_YOUR OBJECTIVE_:
In the data below, how many lines contain the string "tree"? Give only the number.
DATASET RECORDS Block Start
[config.mk]
export PLATFORM = sky130hd
export DESIGN_NAME = pmsp_stats_mgmt
export DESIGN_NICKNAME = d
export VERILOG_FILES = /design/src/core/pmsp_pkg.sv /design/src/core/pmsp_stats_mgmt.sv /design/src/core/pmsp_counter.sv
export SDC_FILE = /design/constraint.sdc
export NUM_CORES = 1
export LEC_CHECK = 0
export BUFFER_PORTS_ARGS = -buffer_cell sky130_fd_sc_hd__clkbuf_2
export CAP_MARGIN = 40
export CORE_ASPECT_RATIO = 0.7
export CORE_MARGIN = 8
export CORE_UTILIZATION = 58
export DETAILED_ROUTE_END_ITERATION = 8
export GPL_ROUTABILITY_DRIVEN = 1
export PLACE_DENSITY = 0.82
export SYNTH_ARGS = -nofsm -noshare
export SYNTH_HDL_FRONTEND = slang
export SYNTH_HIERARCHICAL = 1
export SYNTH_SLANG_ARGS = --single-unit
[constraint.sdc]
create_clock -name sys_clk -period 5.85 [get_ports sys_clk]
set_input_delay 0.585 -clock sys_clk [delete_from_list [all_inputs] [get_ports sys_clk]]
set_output_delay 0.585 -clock sys_clk [all_outputs]
set_load 0.02 [all_outputs]
[src/core/pmsp_pkg.sv]
package pmsp_pkg;
   // register word offsets on the plain register port
   localparam logic [7:0] ADDR_SNR = 8'h00;
   localparam logic [7:0] ADDR_ENCAP = 8'h04;
   localparam logic [7:0] ADDR_CRC = 8'h08;
   localparam logic [7:0] ADDR_FIXED = 8'h0C;
   localparam logic [7:0] ADDR_LOST = 8'h10;
   localparam logic [7:0] ADDR_PROF01 = 8'h14;
   localparam logic [7:0] ADDR_PROF23 = 8'h18;
   localparam logic [7:0] ADDR_PROF45 = 8'h1C;
   localparam logic [7:0] ADDR_ACHIEVED = 8'h20;
   localparam logic [7:0] ADDR_IRQ_STAT = 8'h24;
   localparam logic [7:0] ADDR_IRQ_MASK = 8'h28;
   localparam logic [7:0] ADDR_CONFIG = 8'h2C;
   // widths
   localparam int CNT_W = 32;
   localparam int PROF_W = 16;
   localparam int SNR_W = 8;
   localparam int NUM_PROF = 6;
   localparam int IRQ_W = 4;
   // interrupt status bit positions
   localparam int IRQ_ENCAP = 0;
   localparam int IRQ_CRC = 1;
   localparam int IRQ_FIXED = 2;
   localparam int IRQ_LOST = 3;
   // config register bit positions
   localparam int CFG_SEQ_BIT = 0;
   // field positions inside the achieved word
   localparam int ACH_NUM_LSB = 0;
   localparam int ACH_STATE_LSB = 16;
   localparam logic [31:0] RD_ZERO = 32'h0000_0000;
   localparam logic [CNT_W-1:0] CNT_ONE = 32'h0000_0001;
   localparam logic [PROF_W-1:0] PROF_ZERO = 16'h0000;
   localparam logic [IRQ_W-1:0] IRQ_NONE = 4'h0;
   // achieved profile state
   typedef enum logic [1:0] {
      PS_NO_LINK,
      PS_MATCH,
      PS_NO_MATCH,
      PS_ACT_FAIL
   } pmsp_state_e;
endpackage

[src/core/pmsp_stats_mgmt.sv]
// Added by the designer: the address-and-strobe port and the register offsets.
`timescale 1ns/1ns
module pmsp_stats_mgmt
   import pmsp_pkg::*;
(
   input wire logic sys_clk,
   input wire logic reset_n,
   input wire logic [7:0] regAddr,
   input wire logic [31:0] regWrData,
   input wire logic regWrite,
   input wire logic regRead,
   output logic [31:0] regRdData,
   input wire logic [SNR_W+3:0] snrMarginQuarterDb,
   input wire logic encapErrPulse,
   input wire logic crcErrPulse,
   input wire logic fecFixedPulse,
   input wire logic fecLostPulse,
   input wire logic is10PassTs,
   input wire logic phyEndOffice,
   input wire logic linkUp,
   input wire logic [1:0] achievedStateIn,
   input wire logic [PROF_W-1:0] achievedProfileIn,
   output logic useIndividualConfig,
   output logic [PROF_W*NUM_PROF-1:0] selectedProfileList,
   output logic irqOut
);
   logic [CNT_W-1:0] encapCount;
   logic [CNT_W-1:0] crcCount;
   logic [CNT_W-1:0] fixedCount;
   logic [CNT_W-1:0] lostCount;
   logic [PROF_W-1:0] profile_r [NUM_PROF];
   logic [SNR_W-1:0] snrDb_r;
   logic [1:0] achState_r;
   logic [PROF_W-1:0] achNum_r;
   logic [IRQ_W-1:0] irqStat_r;
   logic [IRQ_W-1:0] irqMask_r;
   logic [IRQ_W-1:0] events;
   logic fecOk;
   logic profWriteOk;
   logic allZero;
   logic [31:0] rdMux;

   // register hit test shared by all write decodes
   function automatic logic hit(input logic [7:0] a, input logic [7:0] off);
      hit = (a == off);
   endfunction

   // pack two profile entries into one read word
   function automatic logic [31:0] packPair(input logic [PROF_W-1:0] hi,
                                            input logic [PROF_W-1:0] lo);
      packPair = {hi, lo};
   endfunction

   // 32 bit counters wrap after years at these rates, far above need
   assign fecOk = is10PassTs;
   pmsp_counter uEncap (
      .sys_clk(sys_clk),
      .reset_n(reset_n),
      .bump(encapErrPulse),
      .count(encapCount)
   );
   pmsp_counter uCrc (
      .sys_clk(sys_clk),
      .reset_n(reset_n),
      .bump(crcErrPulse),
      .count(crcCount)
   );
   pmsp_counter uFixed (
      .sys_clk(sys_clk),
      .reset_n(reset_n),
      .bump(fecFixedPulse && fecOk),
      .count(fixedCount)
   );
   pmsp_counter uLost (
      .sys_clk(sys_clk),
      .reset_n(reset_n),
      .bump(fecLostPulse && fecOk),
      .count(lostCount)
   );

   // margin arrives in quarter dB; dropping two bits truncates downward
   always_ff @(posedge sys_clk) begin
      if (!reset_n) begin
         snrDb_r <= '0;
      end else begin
         snrDb_r <= snrMarginQuarterDb[SNR_W+1:2];
      end
   end

   // achieved state and number sampled together so a read is coherent
   always_ff @(posedge sys_clk) begin
      if (!reset_n) begin
         achState_r <= 2'(PS_NO_LINK);
         achNum_r <= PROF_ZERO;
      end else begin
         achState_r <= linkUp ? achievedStateIn : 2'(PS_NO_LINK);
         achNum_r <= achievedProfileIn;
      end
   end

   // profile writes gated by office side and link down
   assign profWriteOk = regWrite && phyEndOffice && !linkUp;
   always_ff @(posedge sys_clk) begin
      if (!reset_n) begin
         for (int i = 0; i < NUM_PROF; i++) begin
            profile_r[i] <= PROF_ZERO;
         end
      end else if (profWriteOk) begin
         if (hit(regAddr, ADDR_PROF01)) begin
            profile_r[0] <= regWrData[PROF_W-1:0];
            // one entry only on 10PASS-TS
            profile_r[1] <= is10PassTs ? PROF_ZERO : regWrData[31:PROF_W];
         end
         if (hit(regAddr, ADDR_PROF23) && !is10PassTs) begin
            profile_r[2] <= regWrData[PROF_W-1:0];
            profile_r[3] <= regWrData[31:PROF_W];
         end
         if (hit(regAddr, ADDR_PROF45) && !is10PassTs) begin
            profile_r[4] <= regWrData[PROF_W-1:0];
            profile_r[5] <= regWrData[31:PROF_W];
         end
      end
   end

   // all-zero list selects individual configuration
   always_comb begin
      allZero = 1'b1;
      for (int i = 0; i < NUM_PROF; i++) begin
         if (profile_r[i] != PROF_ZERO) begin
            allZero = 1'b0;
         end
      end
   end

   always_ff @(posedge sys_clk) begin
      if (!reset_n) begin
         useIndividualConfig <= 1'b1;
         selectedProfileList <= '0;
      end else begin
         useIndividualConfig <= allZero;
         for (int i = 0; i < NUM_PROF; i++) begin
            selectedProfileList[i*PROF_W +: PROF_W] <= profile_r[i];
         end
      end
   end

   // sticky status: set beats write-one-to-clear in the same cycle
   assign events = {fecLostPulse && fecOk, fecFixedPulse && fecOk,
                    crcErrPulse, encapErrPulse};
   always_ff @(posedge sys_clk) begin
      if (!reset_n) begin
         irqStat_r <= IRQ_NONE;
      end else if (regWrite && hit(regAddr, ADDR_IRQ_STAT)) begin
         irqStat_r <= (irqStat_r & ~regWrData[IRQ_W-1:0]) | events;
      end else begin
         irqStat_r <= irqStat_r | events;
      end
   end

   always_ff @(posedge sys_clk) begin
      if (!reset_n) begin
         irqMask_r <= IRQ_NONE;
      end else if (regWrite && hit(regAddr, ADDR_IRQ_MASK)) begin
         irqMask_r <= regWrData[IRQ_W-1:0];
      end
   end

   // registered so the output comes straight from a flop; one cycle late
   always_ff @(posedge sys_clk) begin
      if (!reset_n) begin
         irqOut <= 1'b0;
      end else begin
         irqOut <= |(irqStat_r & irqMask_r);
      end
   end

   // read decode; unmapped addresses read zero
   always_comb begin
      rdMux = RD_ZERO;
      unique case (regAddr)
         ADDR_SNR: rdMux = {{(32-SNR_W){1'b0}}, snrDb_r};
         ADDR_ENCAP: rdMux = encapCount;
         ADDR_CRC: rdMux = crcCount;
         ADDR_FIXED: rdMux = fixedCount;
         ADDR_LOST: rdMux = lostCount;
         ADDR_PROF01: rdMux = packPair(profile_r[1], profile_r[0]);
         ADDR_PROF23: rdMux = packPair(profile_r[3], profile_r[2]);
         ADDR_PROF45: rdMux = packPair(profile_r[5], profile_r[4]);
         ADDR_ACHIEVED: rdMux = {{(32-ACH_STATE_LSB-2){1'b0}}, achState_r, achNum_r};
         ADDR_IRQ_STAT: rdMux = {{(32-IRQ_W){1'b0}}, irqStat_r};
         ADDR_IRQ_MASK: rdMux = {{(32-IRQ_W){1'b0}}, irqMask_r};
         ADDR_CONFIG: rdMux = {{(32-2){1'b0}}, linkUp, phyEndOffice};
         default: rdMux = RD_ZERO;
      endcase
   end

   // data stand only in the cycle after the strobe
   always_ff @(posedge sys_clk) begin
      if (!reset_n) begin
         regRdData <= RD_ZERO;
      end else if (regRead) begin
         regRdData <= rdMux;
      end else begin
         regRdData <= RD_ZERO;
      end
   end
endmodule

[src/core/pmsp_counter.sv]
`timescale 1ns/1ns
// free running event counter, never cleared by software, wraps at max
module pmsp_counter
   import pmsp_pkg::*;
(
   input wire logic sys_clk,
   input wire logic reset_n,
   input wire logic bump,
   output logic [CNT_W-1:0] count
);
   // wrap instead of saturate so software can difference two reads
   always_ff @(posedge sys_clk) begin
      if (!reset_n) begin
         count <= '0;
      end else if (bump) begin
         count <= CNT_W'(count + CNT_ONE);
      end
   end
endmodule

==> key figures <==
Run
  – Number of maximum-capacitance constraint violations: 0

Floorplanning
  – Number of top-level design ports: 211
  – Total die area: 33500 um^2
  – DIE HEIGHT: 156 um
  – Core area: 27600 um^2
  – Initial core utilization: 58.5%
  – Die X: 215 um
  – Number of core rows: 51

Worst setup path
  – Slowest-stage cell, CP: and3_1
  – Worst setup path endpoint: profile_r[0][24]
  – Reg-to-reg endpoint: useIndividualConfig
  – CP arrival: 3.56 ns
  – Delay of the slowest critical-path stage: 0.61 ns
  – Worst Setup Start Kind: primary input
  – Cell type group with the largest total delay on the critical path: simple AND/OR/NAND/NOR gates
  – CP Launch Point: regAddr[5]
  – Maximum fanout along the worst path: 21
  – FF-to-FF Start: profile_r[0][87]
  – CP Cell Sequence: clkbuf_2, nor4b_2, buf_4, and2_1, buf_4, and3_1, and2b_2, and2_1
  – Stages on worst setup path: 8
  – Depth of the worst register-to-register path: 4
  – Start-to-end type of the worst setup path: in -> reg
  – Worst setup slack for register-to-register paths: 3.27 ns
  – Crit path buffers/inverters: 3
  – Data required, critical path: 6.25 ns
  – Worst Setup End Kind: register

Yosys
  – Seq cells post-synth: 388
  – Synthesized cell area: 16100 um^2
  – Number of library cell types mapped by synthesis: 61
  – Dominant register cell in the synthesized netlist: dfxtp_1
  – Net Count, Synth: 1610
  – Syn_area_per_cell: 10.6 um^2
  – Sequential area share after synthesis: 54.1%
  – Async S/R FF share, synth: 0%
  – Number of warnings issued by yosys: 6
  – Number of enable-type register cells in the synthesized netlist: 96
  – Post-synthesis cell count: 1525

Place
  – Number of placed instances, taps included: 2016
  – Placed wire-length estimate after detailed placement: 34.4 mm
  – Pre-CTS setup slack: 2.27 ns
  – Post-DP Area: 17300 um^2
  – IO Port Bufs: 206
  – Routability cong.: 0.955

Layout
  – Post-route cell area: 18700 um^2
  – Synthesis-to-layout area growth: 15.7%
  – Commonest non-fill, non-tap cells in the layout: 292 x dfxtp_1, 228 x and2_1, 205 x clkbuf_2
  – End-of-flow core utilization: 67.7%
  – Total number of nets in the final design: 1769
  – Share of layout cells above drive strength 1: 19.1%
  – Cell Count, Final, Fillers Out: 2086
  – Most common cell after layout, fill and taps aside: dfxtp_1

Run status
  – Outcome: completed

CTS
  – Quantity of gates resized following cts: 0
  – Number of levels the H-tree was split into: 2
  – TritonCTS clock tree: built
  – Number of buffers between clock root and the deepest sink: 3
  – Buffers inserted by post-CTS timing repair: 0
  – Clock slew seen by the registers of the worst setup and hold paths: 0.06 ns
  – CTS sink count: 388
  – TritonCTS buffer count: 37
  – Clk_lat worst skew: 0.54 ns
  – CTS Root Buffer Type: clkbuf_16
  – Hold-fix buffers, CTS: 0

STA
  – Transition time at the pin with the least slew margin: 0.933 ns
  – Final Slew Violations: 0
  – Slew margin rel.: 37.8%
  – Total of endpoints with negative setup slack in the final report: 0
  – Final Hold Fails: 0
  – Highest Clock Rate: 0.317 GHz
  – Time the worst path needs with I/O delays and setup: 3.15 ns
  – Final critical-path share of the clock period: 53.9%
  – Setup skew after layout: 0.0200 ns
  – Fin worst setup slack: 2.70 ns
  – RSZ-0062 raised after global routing: false
  – Final sum of negative setup slack: 0 ns

Global routing
  – First-pass GRT wire length: 74.2 mm
  – Overflow left after global routing: 0
  – Number of antenna violations at the first check in global routing: 0
  – Number of global-route vias before repair: 12.6k
  – Global routing usage summed across all routing layers: 27.9%
  – Maximum number of pins on one net before global-route repair: 137

Detailed routing
  – Average detailed-routed wire length per instance: 23.5 um
  – Number of design-rule violations left by the first detailed-router iteration: 1921
  – Routed vias/inst: 6.49
  – First drt pass iteration count: 9
  – Antenna Violating Nets Remaining: 0
  – Total detailed-routing wirelength: 49.0 mm
  – Total via count in the routed design: 13.5k
  – Final routed DRC violation total: 0

Power
  – Maximum ir drop on the vdd rail: 212 uV
  – Pleak: 6.89 nW
  – Pwr/cell area: 314 nW/um^2

Worst hold path
  – Hold Path Stages: 2
  – Worst min-delay path category: in -> reg
==> worst min path at each step <==
stage / from / endpoint
2_1_floorplan: uLost/count[31] / uLost/count[31]
3_3_place_gp: uCrc/count[31] / uCrc/count[31]
3_5_place_dp: uLost/count[31] / uLost/count[31]
4_1_cts: snrMarginQuarterDb[5] / snrDb_r[3]
5_1_grt: achievedProfileIn[6] / achNum_r[6]
6_report: snrMarginQuarterDb[5] / snrDb_r[3]
==> cells in the mapped netlist, types with 5 or more instances <==
| cell type | instances | area share [%] |
|---|---|---|
| or3_1 | 16 | 0.62 |
| a31oi_1 | 20 | 0.78 |
| edfxtp_1 | 96 | 18 |
| inv_1 | 22 | 0.51 |
| o31ai_1 | 13 | 0.61 |
| o311ai_1 | 8 | 0.43 |
| nand4_1 | 46 | 1.8 |
| buf_4 | 7 | 0.33 |
| nor4_1 | 38 | 1.5 |
| nand2_1 | 87 | 2.0 |
| or4_1 | 14 | 0.65 |
| nand2b_1 | 40 | 1.6 |
| o21ai_0 | 23 | 0.71 |
| xor2_1 | 36 | 2.0 |
| and2_1 | 228 | 8.8 |
| o41ai_1 | 28 | 1.5 |
| o21a_1 | 5 | 0.23 |
| nor3_1 | 9 | 0.28 |
| a22oi_1 | 66 | 3.1 |
| xnor2_1 | 16 | 0.87 |
| buf_6 | 7 | 0.49 |
| a22o_1 | 14 | 0.76 |
| and4_1 | 15 | 0.81 |
| o311ai_0 | 20 | 1.1 |
| nor2_1 | 65 | 1.5 |
| and3_1 | 12 | 0.47 |
| a222oi_1 | 24 | 1.5 |
| mux2i_1 | 23 | 1.4 |
| nand3_1 | 37 | 1.1 |
| clkbuf_1 | 58 | 1.4 |
| a21oi_1 | 36 | 1.1 |
| dfxtp_1 | 292 | 36 |
| buf_2 | 28 | 0.87 |
| nor2b_1 | 9 | 0.35 |
==> per-stage QoR <==
stage                     hold slack [ns]  total power, mW
after CTS                           0.243             5.88
after global routing                0.258             6.02
after detailed placement            0.463             3.22
after global placement              0.455             3.21
after floorplan                     0.442             3.08
final                               0.257             5.86
==> flip-flops by register name, summed over array words and instances, names as in the netlist <==
signal,flops
profile_r,96
irqMask_r,4
regRdData,32
useIndividualConfig,1
snrDb_r,8
uCrc/count,32
irqStat_r,4
achState_r,2
selectedProfileList,96
uEncap/count,32
uFixed/count,32
achNum_r,16
irqOut,1
uLost/count,32
==> worst reg2reg max path, cell delays in order, from the launching register on <==
cell and delay, ns:
edfxtp_1 0.52, nor4_1 0.71, nand4_1 0.33, or4_1 0.57
o31ai_1 0.34
==> cell type report <==
type                       count  area (um^2)
antenna                        2         5.00
clock buffer                  49         1110
clock inverter                19          287
fill                        2070         8910
inverter                      22         82.6
multi-input combinational   1011         6810
sequential                   388         8730
tap                          371          464
timing repair buffer         224         1180
==> logic make-up after synthesis <==
group | synth area share (%)
AO/OA/AOI/OAI | 13.5
adder cells (fa/ha/maj) | 0.310
flip-flops | 54.1
XOR/XNOR | 2.82
AND/OR/NAND/NOR | 23.6
buffers and inverters | 3.92
multiplexers | 1.71
==> metal layers <==
layer | up-vias | global-route usage, % | part of all wire [%] | routed length, um
met5 | - | 0 | 0 | 0
met4 | 0 | 12.5 | 4.8 | 2350
li1 | 5961 | - | - | -
met2 | 1032 | 41.7 | 43 | 21000
met3 | 168 | 8.40 | 14 | 6900
met1 | 6369 | 37.1 | 38 | 18800
==> where the power goes <==
| group | switching [mW] | internal (mW) | total [mW] | leakage (nW) |
|---|---|---|---|---|
| Clock | 1.04 | 1.65 | 2.69 | 0.680 |
| Combinational | 0.176 | 0.0917 | 0.267 | 2.91 |
| Sequential | 0.0734 | 2.83 | 2.90 | 3.30 |
(Power assumes the default switching activity.)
DATASET RECORDS Block End
_YOUR RESPONSE_:
2